Fannon v. Simmons

CourtCourt of Appeals for the Tenth Circuit
DecidedJune 5, 1998
Docket98-3068
StatusUnpublished

This text of Fannon v. Simmons (Fannon v. Simmons) is published on Counsel Stack Legal Research, covering Court of Appeals for the Tenth Circuit primary law. Counsel Stack provides free access to over 12 million legal documents including statutes, case law, regulations, and constitutions.

Bluebook
Fannon v. Simmons, (10th Cir. 1998).

Opinion

F I L E D United States Court of Appeals Tenth Circuit UNITED STATES COURT OF APPEALS JUN 5 1998 TENTH CIRCUIT PATRICK FISHER Clerk

LOUIS C. FANNON,

Petitioner-Appellant, v. No. 98-3068 CHARLES E. SIMMONS, Secretary (D.C. No. 98-3027-DES) of Corrections; NOLA FULSTON, (D. Kan.) District Attorney,

Respondents-Appellees.

ORDER AND JUDGMENT*

Before BALDOCK, EBEL, and MURPHY, Circuit Judges.**

* This order and judgment is not binding precedent, except under the doctrines of law of the case, res judicata, and collateral estoppel. The court generally disfavors the citation of orders and judgments; nevertheless, an order and judgment may be cited under the terms and conditions of 10th Cir. R. 36.3. ** After examining the briefs and appellate record, this panel has determined unanimously that oral argument would not materially assist the determination of this appeal. See Fed. R. App. P. 34(a); 10th Cir. R. 34.1.9. The case is therefore ordered submitted without oral argument. This matter is before the court on Petitioner-Appellant Louis C. Fannon’s

application for a certificate of appealability under 28 U.S.C. § 2253. Fannon seeks to

appeal the district court’s dismissal of his 28 U.S.C.. § 2254 petition for a writ of habeas

corpus. Because we conclude that Fannon has failed to make a substantial showing of a

denial of a constitutional right as required by § 2253, we deny his application and dismiss

the appeal.

Fannon, an inmate at the Lansing Correctional Facility in Lansing, Kansas, seeks

an immediate release from prison as well as damages for alleged violations of his

constitutional rights. Fannon states that he is a witness in two state capital murder trials,

and claims officials have failed to provide for his safety in confinement. The district

court dismissed Fannon’s habeas petition (while also noting that damages were not

available to him under § 2254) without prejudice for failure to exhaust state

administrative and judicial remedies. See id. § 2254(b)(1)(B).

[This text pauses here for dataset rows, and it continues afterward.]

**src/hw/rtl/sapq_pkg.sv**
```systemverilog
package sapq_pkg;

  localparam int unsigned ValueW = 32;

  typedef enum logic [1:0] {
    ST_OK        = 2'd0,
    ST_FULL      = 2'd1,
    ST_EMPTY     = 2'd2,
    ST_NOT_FOUND = 2'd3
  } status_t;

  typedef enum logic {
    OP_INSERT = 1'b0,
    OP_REMOVE = 1'b1
  } opcode_t;

  typedef struct packed {
    opcode_t                   op;
    logic                      ins_en;
    logic                      rem_en;
    logic signed [ValueW-1:0]  value;
  } cell_ctrl_t;

endpackage

```
**src/hw/rtl/sapq_cell.sv**
```systemverilog
module sapq_cell (
  input  logic                                  clk,
  input  sapq_pkg::cell_ctrl_t                  ctrl,
  input  logic                                  occ,
  input  logic                                  prev_flag,
  input  logic signed [sapq_pkg::ValueW-1:0]    prev_value,
  input  logic signed [sapq_pkg::ValueW-1:0]    next_value,
  output logic                                  flag,
  output logic                                  eq,
  output logic signed [sapq_pkg::ValueW-1:0]    value,
  output logic signed [sapq_pkg::ValueW-1:0]    value_nxt
);
  import sapq_pkg::*;

  logic signed [ValueW-1:0] entry_r;
  logic                     ge;

  assign value = entry_r;
  assign ge    = ctrl.value >= entry_r;
  assign eq    = occ && (ctrl.value == entry_r);

  always_comb begin
    unique case (ctrl.op)
      OP_INSERT: flag = !occ || ge;
      OP_REMOVE: flag = occ && ge;
      default:   flag = 1'b0;
    endcase
  end

  always_comb begin
    value_nxt = entry_r;
    if (ctrl.ins_en) begin
      if (prev_flag) begin
        value_nxt = prev_value;
      end else if (flag) begin
        value_nxt = ctrl.value;
      end
    end else if (ctrl.rem_en && flag) begin
      value_nxt = next_value;
    end
  end

  always_ff @(posedge clk) begin
    entry_r <= value_nxt;
  end

endmodule

```
**src/hw/rtl/sorted_array_priority_queue_core.sv**
```systemverilog
// Sorted priority queue holding up to DEPTH signed 32-bit entries, largest first.
// Input channel in_*: one item per handshake carries an opcode (insert or remove)
// and a value. Insert places the value ahead of the first entry less than or equal
// to it; remove deletes the first entry equal to it.
// Result channel out_*: exactly one item per input item, carrying status
// (ok, full, empty, not found), the count after the operation and the head entry
// (0 when empty).
// Every cell of the row compares its entry against the value in parallel and
// shifts towards its neighbour, so an operation completes in the cycle it is
// accepted. The result is registered and appears on out_* in the cycle after
// acceptance; one item per cycle is sustained while out_tready stays high.
// When the receiver stalls, the result is held in the output register and
// in_tready falls until the result is taken.
// Reset (rst_n low, synchronous) empties the queue and drops any pending result;
// entry storage itself is not cleared, only entries below the count are read.
module sorted_array_priority_queue_core #(
  parameter int unsigned DEPTH = 8
) (
  input  logic        clk,
  input  logic        rst_n,
  input  logic        in_tvalid,
  output logic        in_tready,
  input  logic [39:0] in_tdata,   // [0] opcode, [32:1] value, [39:33] zero
  output logic        out_tvalid,
  input  logic        out_tready,
  output logic [39:0] out_tdata   // [1:0] status, [5:2] count, [37:6] head_value, [39:38] zero
);
  import sapq_pkg::*;

  localparam int unsigned CW = $clog2(DEPTH + 1);

  logic                     in_fire;
  opcode_t                  op;
  logic signed [ValueW-1:0] in_value;
  cell_ctrl_t               ctrl;
  logic [CW-1:0]            count_r;
  logic [CW-1:0]            count_nxt;
  logic                     full;
  logic                     empty;
  logic                     found;
  status_t                  status;
  logic [31:0]              count_ext;
  logic signed [ValueW-1:0] head_nxt;
  logic                     out_valid_r;
  logic [39:0]              out_data_r;

  logic                     flag  [DEPTH];
  logic                     eq    [DEPTH];
  logic [DEPTH-1:0]         eq_v;
  logic signed [ValueW-1:0] value [DEPTH];
  logic signed [ValueW-1:0] vnxt  [DEPTH];

  assign in_tready = !out_valid_r || out_tready;
  assign in_fire   = in_tvalid && in_tready;
  assign op        = opcode_t'(in_tdata[0]);
  assign in_value  = in_tdata[32:1];

  assign full  = count_r == CW'(DEPTH);
  assign empty = count_r == '0;
  assign found = |eq_v;

  assign ctrl.op     = op;
  assign ctrl.value  = in_value;
  assign ctrl.ins_en = in_fire && (op == OP_INSERT) && !full;
  assign ctrl.rem_en = in_fire && (op == OP_REMOVE) && !empty && found;

  for (genvar i = 0; i < DEPTH; i++) begin : g_cell
    logic                     pf;
    logic signed [ValueW-1:0] pv;
    logic signed [ValueW-1:0] nv;

    if (i == 0) begin : g_first
      assign pf = 1'b0;
      assign pv = value[i];
    end else begin : g_mid
      assign pf = flag[i-1];
      assign pv = value[i-1];
    end

    if (i == DEPTH - 1) begin : g_last
      assign nv = value[i];
    end else begin : g_inner
      assign nv = value[i+1];
    end

    assign eq_v[i] = eq[i];

    sapq_cell u_cell (
      .clk        (clk),
      .ctrl       (ctrl),
      .occ        (CW'(i) < count_r),
      .prev_flag  (pf),
      .prev_value (pv),
      .next_value (nv),
      .flag       (flag[i]),
      .eq         (eq[i]),
      .value      (value[i]),
      .value_nxt  (vnxt[i])
    );
  end

  always_comb begin
    count_nxt = count_r;
    if (ctrl.ins_en) begin
      count_nxt = count_r + CW'(1);
    end else if (ctrl.rem_en) begin
      count_nxt = count_r - CW'(1);
    end
  end

  always_comb begin
    unique case (op)
      OP_INSERT: status = full ? ST_FULL : ST_OK;
      OP_REMOVE: begin
        priority if (empty) begin
          status = ST_EMPTY;
        end else if (!found) begin
          status = ST_NOT_FOUND;
        end else begin
          status = ST_OK;
        end
      end
      default: status = ST_OK;
    endcase
  end

  assign count_ext = 32'(count_nxt);
  assign head_nxt  = (count_nxt == '0) ? '0 : vnxt[0];

  always_ff @(posedge clk) begin
    if (!rst_n) begin
      count_r     <= '0;
      out_valid_r <= 1'b0;
    end else begin
      count_r <= count_nxt;
      if (in_fire) begin
        out_valid_r <= 1'b1;
      end else if (out_tready) begin
        out_valid_r <= 1'b0;
      end
    end
  end

  always_ff @(posedge clk) begin
    if (in_fire) begin
      out_data_r <= {2'b00, head_nxt, count_ext[3:0], status};
    end
  end

  assign out_tvalid = out_valid_r;
  assign out_tdata  = out_data_r;

  a_count_bound: assert property (@(posedge clk) disable iff (!rst_n)
    count_r <= CW'(DEPTH))
    else $error("entry count beyond depth");

  a_insert_grows: assert property (@(posedge clk) disable iff (!rst_n)
    ctrl.ins_en |=> count_r == $past(count_r) + CW'(1))
    else $error("accepted insert did not grow the queue");

  a_ready_when_free: assert property (@(posedge clk) disable iff (!rst_n)
    !out_valid_r |-> in_tready)
    else $error("input stalled with empty output register");

  a_head_order: assert property (@(posedge clk) disable iff (!rst_n)
    count_r >= CW'(2) |-> value[0] >= value[1])
    else $error("head entries out of order");

endmodule

```
**config.mk**
```make
export PLATFORM = sky130hd
export DESIGN_NAME = sorted_array_priority_queue_core
export DESIGN_NICKNAME = d
export VERILOG_FILES = /design/src/hw/rtl/sapq_pkg.sv /design/src/hw/rtl/sapq_cell.sv /design/src/hw/rtl/sorted_array_priority_queue_core.sv
export SDC_FILE = /design/constraint.sdc
export NUM_CORES = 1
export LEC_CHECK = 0
export BUFFER_PORTS_ARGS = -buffer_cell sky130_fd_sc_hd__buf_2
export CAP_MARGIN = 25
export CELL_PAD_IN_SITES_DETAIL_PLACEMENT = 1
export CELL_PAD_IN_SITES_GLOBAL_PLACEMENT = 1
export CORE_ASPECT_RATIO = 1.75
export CORE_MARGIN = 2
export CORE_UTILIZATION = 30
export DETAILED_ROUTE_END_ITERATION = 8
export MAX_ROUTING_LAYER = met4
export PLACE_DENSITY = 0.51
export RECOVER_POWER = 100
export SETUP_SLACK_MARGIN = 0.1
export SKIP_LAST_GASP = 1
export SYNTH_ARGS = -nofsm -noshare
export SYNTH_HDL_FRONTEND = slang
export SYNTH_HIERARCHICAL = 1
export SYNTH_SLANG_ARGS = --single-unit
export TNS_END_PERCENT = 10
```
**constraint.sdc**
```tcl
create_clock -name clk -period 5.6 [get_ports clk]
set_input_delay 0.28 -clock clk [delete_from_list [all_inputs] [get_ports clk]]
set_output_delay 0.28 -clock clk [all_outputs]
set_load 0.02 [all_outputs]
```
# Word level (Yosys, flattened, before mapping)
# Cells that the tools add are included.
[op_classes] n_addsub=2 magnitude_cmp=16 n_eq_ne=15 muxes=45 n_bitwise=1 n_reduce_logical=67
[op_table] op="$mux W32" n=29
[op_table] op="$eq A32 B32 Y1" n=8
[op_table] op="$ge A32 B32 Y1" n=8
[op_table] op="$logic_and A1 B1 Y1" n=29
[op_table] op="$ne A3 B1 Y1 const B" n=6
[op_table] op="$lt A3 B4 Y1 const A" n=4
[op_table] op="$pmux W1 S2" n=8
[op_table] op="$reduce_bool A2 Y1" n=8
[op_table] op="$reduce_and A2 Y1" n=7
[op_table] op="$logic_not A1 Y1" n=11
[op_table] op="$logic_or A1 B1 Y1" n=9
[op_table] op="$logic_not A4 Y1" n=2
[op_table] op="$lt A1 B4 Y1 const A" n=2
[op_table] op="$lt A2 B4 Y1 const A" n=2
[op_table] op="$mux W4" n=2
[op_table] op="$reduce_or A8 Y1" n=1
[op_table] op="$add A4 B1 Y4 const B" n=1
[op_table] op="$eq A4 B4 Y1 const B" n=1
[op_table] op="$mux W2" n=2
[op_table] op="$pmux W2 S2" n=1
[op_table] op="$sub A4 B1 Y4 const B" n=1
[op_table] op="$mux W1" n=3
[op_table] op="$not A1 Y1" n=1
[word_totals] reg_bits=299 input_bits=44 output_inout_bits=42 elab_cells=158

# Depth between registers and ports, before layout
[logic_depth] ltp_word=9 depth_mapped=15 ltp_nobuf=13

# Cells and area by module
# The synthesis kept the hierarchy.
[modules_own_cells] module="sapq_cell" instances=8 cells_each=379 area_per_inst_um2=2967.8 seq_area_each_um2=640.6
[modules_own_cells] module="sorted_array_priority_queue_core" instances=1 cells_each=152 area_per_inst_um2=2065.7 seq_area_each_um2=1241.2

# Worst setup path after synthesis
# No wires, ideal clock.
[synth_path] kind="register to register" from="register g_cell[1].u_cell.entry_r[31]" to="register out_data_r[31] (netlist: out_tdata[31]), data pin" setup_ns=0.154 t_arrival_ns=3.142 required_time_ns=5.446 setup_slack_ns=2.303 stages_incl_launch_ff=16 n_path_buf=2 period_less_slack_ns=3.297 path_cell_list="dfxtp_1 inv_1 ha_1 nand4_1 nor4_2 nand3_1 nor2_1 or4_4 o21ai_4 nor2_1 nor3b_4 buf_4 buf_2 nand3b_1 o211ai_1 a21boi_0"
[synth_lines] element="start, declared" line="sapq_cell.sv:15" source="logic signed [ValueW-1:0] entry_r;"
[synth_lines] element="start signal, assigned" line="sapq_cell.sv:44" source="entry_r <= value_nxt;"
[synth_lines] element="end signal, assigned" line="sorted_array_priority_queue_core.sv:146" source="out_data_r <= {2'b00, head_nxt, count_ext[3:0], status};"
[synth_lines] element="end, declared" line="sorted_array_priority_queue_core.sv:45" source="logic [39:0] out_data_r;"

==> metrics.txt <==
status finished with violations; violated checks capacitance limit, slew limit; post-route ant nets 0; Setup violations, final 0; Crit path arrival time 5340 ps; Ys Warns 6; P&R area growth vs syn 10.3%; fmax 0.204 GHz; Initial Utilization 30.2%; placer congestion estimate 0.863; clk root buf clkbuf_16; worst min path class in2reg; CTS resizes 0; cts bufs inserted 38; Slew @ Worst Pin 1640 ps; number of flops mapped to enable cells by yosys 38; power per cell area 322 mW/mm2; TritonRoute pass-1 iters 5; Post-Syn Area 0.0258 mm2; layout cells sized above 1 6.80%; CP required 6050 ps; reg2reg end g_cell[3].u_cell/value[18]; placed insts 4224; Crit. End Element register; post-route clock period utilization 87.4%; sequential-to-total area share from yosys stat 24.7%; Synth Register Bits 299; Vias/cell 5.70; initial DRC count 1124; FP Rows 142; # H-tree levels 2; RSZ-0062 raised after global routing false; remaining global-route overflow 0; R2R cell count 15; first-pass GRT wire length 152 mm; Final #Nets 3419; Total Neg Setup Slack 0 ps; Min Clock Period, post-route 4890 ps; CTS tree built; # port buffers 76; Async S/R FF share, synth 0%; number of global-route vias before repair 26025; CP max FO 40; core area 0.0855 mm2; CP Class reg2reg; pin count of the biggest net entering global routing 289; Reg area 0.00637 mm2; number of I/O pins 86; Hold Crit Start in_tdata[24]; Peak VDD IR 0.202 mV; Post-Syn Instances 3184; dominant synthesized flop cell dfxtp_1; Hold Path Stages 3; Multi-input gate area 0.0172 mm2; Min-Delay Endpoint g_cell[1].u_cell/value[23]; DRC 0; Relative slew margins -9.52%; initial antenna violation count 1; Die H 392 um; worst r2r src g_cell[7].u_cell/value[31]; P_leak 10.2 nW; DIE AREA 0.0885 mm2; Worst-path clk slew 70 ps; Startpoint Class register; Via Count 24494; setup slack, reg-to-reg 710 ps; clock tree sinks 299; fin. max-slew vios 30; die span in x 226 um; Final Hold Viols 0; Synth Area per Inst 8.11 um2; number of max-cap violations 1; non-filler cells in the finished layout 4298; final wirelength 96.5 mm; worst skew pair latency 580 ps; Routed WL per cell 22.5 um; Final HPWL DP 70.6 mm; Unique masters post-synth 52; postcts setup bufs 0; fillers 10134; gr usage total 22.2%; worst hold slack 223 ps; Layout Skew 31.5 ps; Hold-fix buffers, CTS 2; clk buf depth 3
## placed cells by master (no fill, tap or decap), types with 3 or more instances in the layout
cell type and instances:
o21ai_0 282, inv_1 277, o211ai_1 274, a211oi_1 272
dfxtp_1 261, ha_1 259, o21a_1 258, nand3b_1 256
or3_1 251, a21oi_1 104, buf_4 74, nand2_1 61
nand4_1 59, nor2_1 52, clkbuf_1 48, nand3_1 42
a21boi_0 41, clkbuf_16 41, edfxtp_1 38, buf_2 36
nor3_1 16, nor2b_1 10, or3b_1 9, clkinv_2 9
o311a_1 8, a22oi_1 8, a2111oi_4 8, a22o_1 8
clkbuf_8 7, nor4_2 7, nor2_4 7, nor3b_1 7
buf_12 7, and2_0 4, bufinv_16 4, conb_1 3
clkbuf_2 3
## registers in the layout (all words and copies together), names as in the netlist
name	count
count_r	4
out_tdata	38
g_cell.u_cell/value	256
out_tvalid	1
## worst max path at each step
stage | from | to | slack (ps) | cells after the start
2_1_floorplan | g_cell[1].u_cell/value[31] | out_tdata[31] | 2300 | 15
3_3_place_gp | in_tdata[26] | out_tdata[31] | 970 | 17
3_5_place_dp | in_tdata[26] | out_tdata[31] | 910 | 17
4_1_cts | g_cell[7].u_cell/value[31] | out_tdata[31] | 1050 | 16
5_1_grt | g_cell[7].u_cell/value[31] | g_cell[3].u_cell/value[21] | 450 | 15
6_report | g_cell[7].u_cell/value[31] | g_cell[3].u_cell/value[18] | 710 | 15
## per-layer routing
layer  track usage, %  wire length (um)  vias up
met2             38.9             48600      356
li1                 -                 -    11889
met3             2.12              2300      136
met4             8.59              3610        0
met5                -                 0        -
met1             26.0             42000    12113
## area by class of cell
class	count	share of cell area, %
clock inverter	15	0.624
timing repair buffer	165	3.85
antenna	1	0.00879
multi-input combinational	2335	60.4
sequential	299	22.4
inverter	277	3.65
tap	1152	5.06
clock buffer	54	4.02
## cell usage after synthesis, drive strengths merged (2+ instances only)
library cell | number | area (um2)
or3 | 251 | 1570
nor2 | 60 | 225
nor2b | 10 | 62.6
o21bai | 2 | 15.0
nand2 | 61 | 229
nand2b | 2 | 12.5
a2111oi | 8 | 220
o21a | 258 | 1940
nand3b | 257 | 1940
o211ai | 274 | 2060
edfxtp | 38 | 1140
o311a | 8 | 80.1
o21ai | 283 | 1430
nor4 | 8 | 100
nand4 | 59 | 369
a22oi | 8 | 60.1
dfxtp | 261 | 5230
nor3b | 8 | 150
clkbuf | 203 | 762
and2 | 5 | 31.3
buf | 72 | 397
ha | 259 | 3240
nor3 | 16 | 80.1
or4 | 3 | 33.8
and3 | 3 | 23.8
a21boi | 42 | 323
a211oi | 272 | 2040
nand3 | 43 | 220
a21oi | 104 | 521
or3b | 9 | 78.8
a22o | 8 | 70.1
inv | 277 | 1040
a21o | 2 | 15.0
## through the flow
step | worst slack [ps] | util, % | total power [mW] | cell area [um2]
floorplan | 2300 | - | 5.44 | 25800
global placement | 970 | 31.9 | 6.34 | 27300
detailed placement | 913 | 31.9 | 6.53 | 27300
CTS | 1050 | 33.5 | 9.34 | 28600
global route | 454 | 33.3 | 9.85 | 28500
finish | 708 | 33.3 | 9.17 | 28500
## logic make-up (layout without fill, tap and decap cells)
group,after synthesis,in the layout,synth area share (%)
AOI/OAI and AO/OA,1273,1273,34.2
other,1,4,0.0145
and+or+nand+nor,797,797,19.9
xor gates and xnor gates,2,2,0.0679
DFF,299,299,24.7
adders and majority gates,259,259,12.6
muxes,1,1,0.0582
buffers and inverters,552,511,8.52
## where the power goes
part / switching (mW) / internal (mW) / total (mW)
Combinational: 1.88 / 1.36 / 3.23
Sequential: 0.535 / 2.68 / 3.22
Clock: 1.11 / 1.61 / 2.72
Total: 3.52 / 5.65 / 9.17
## critical path, stage by stage, from the launching register on
cell      delay, ps
dfxtp_1         380
inv_1            70
ha_1            410
nand4_1         260
nor4_1          710
clkbuf_1        370
nand3_1         190
nor2_1          380
or4_1           260
o21ai_4         120
nor2_1          130
buf_4           190
nor3b_1         280
clkbuf_2        680
or3_1           210
o211ai_1         90
Power figures use the tool's default switching activity.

A petitioner convicted of a state crime may not appeal a federal district court’s

denial of habeas corpus relief unless the district court or court of appeals grants a

certificate of appealability. Id. § 2253(c)(1)(A). We will not grant such a certificate

unless “the applicant has made a substantial showing of the denial of a constitutional

right.” Id. § 2253(c)(2); see also Hogan v. Zavaras, 93 F.3d 711, 712 (10th Cir. 1996).

2 The district court properly dismissed without prejudice Fannon’s claim for

damages under § 2254. “In the case of a damages claim, habeas corpus is not an

appropriate or available federal remedy.” Preiser v. Rodriguez, 411 U.S. 475, 494 (1973)

(emphasis in original). We likewise conclude the district court properly dismissed

without prejudice Fannon’s claim for release based upon officials’ alleged indifference to

his safety.

A state prisoner is entitled to relief under § 2254 “only if he is held ‘in custody in

violation of the Constitution or law or treaties of the United States.’” Engle v. Isaac,

456 U.S. 107, 119 (1982). Fannon’s claim that officials have not provided for his safety

in prison does not question the validity of his custody under his original judgment and

sentence for theft. Rather, his claim challenges the conditions of his confinement, which

is more properly cognizable under 28 U.S.C. § 1983. See Northington v. Marin, 102 F.3d

1564, 1567 (10th Cir. 1996) (“Prison officials are liable under the Eighth Amendment for

denying an inmate humane conditions of confinement if the officials know of and

disregard a substantial risk of serious harm to the inmate.”).

In any event, we are satisfied that at this point Fannon has failed to make a

substantial showing of a denial of a constitutional right as required for issuance of a

certificate of appealability under § 2253. In his petition, Fannon expresses concern for

his safety and nothing more. As of yet his fears are just that--fears. Concern for one’s

safety without more, however, does not rise to a constitutional violation. See Moore v.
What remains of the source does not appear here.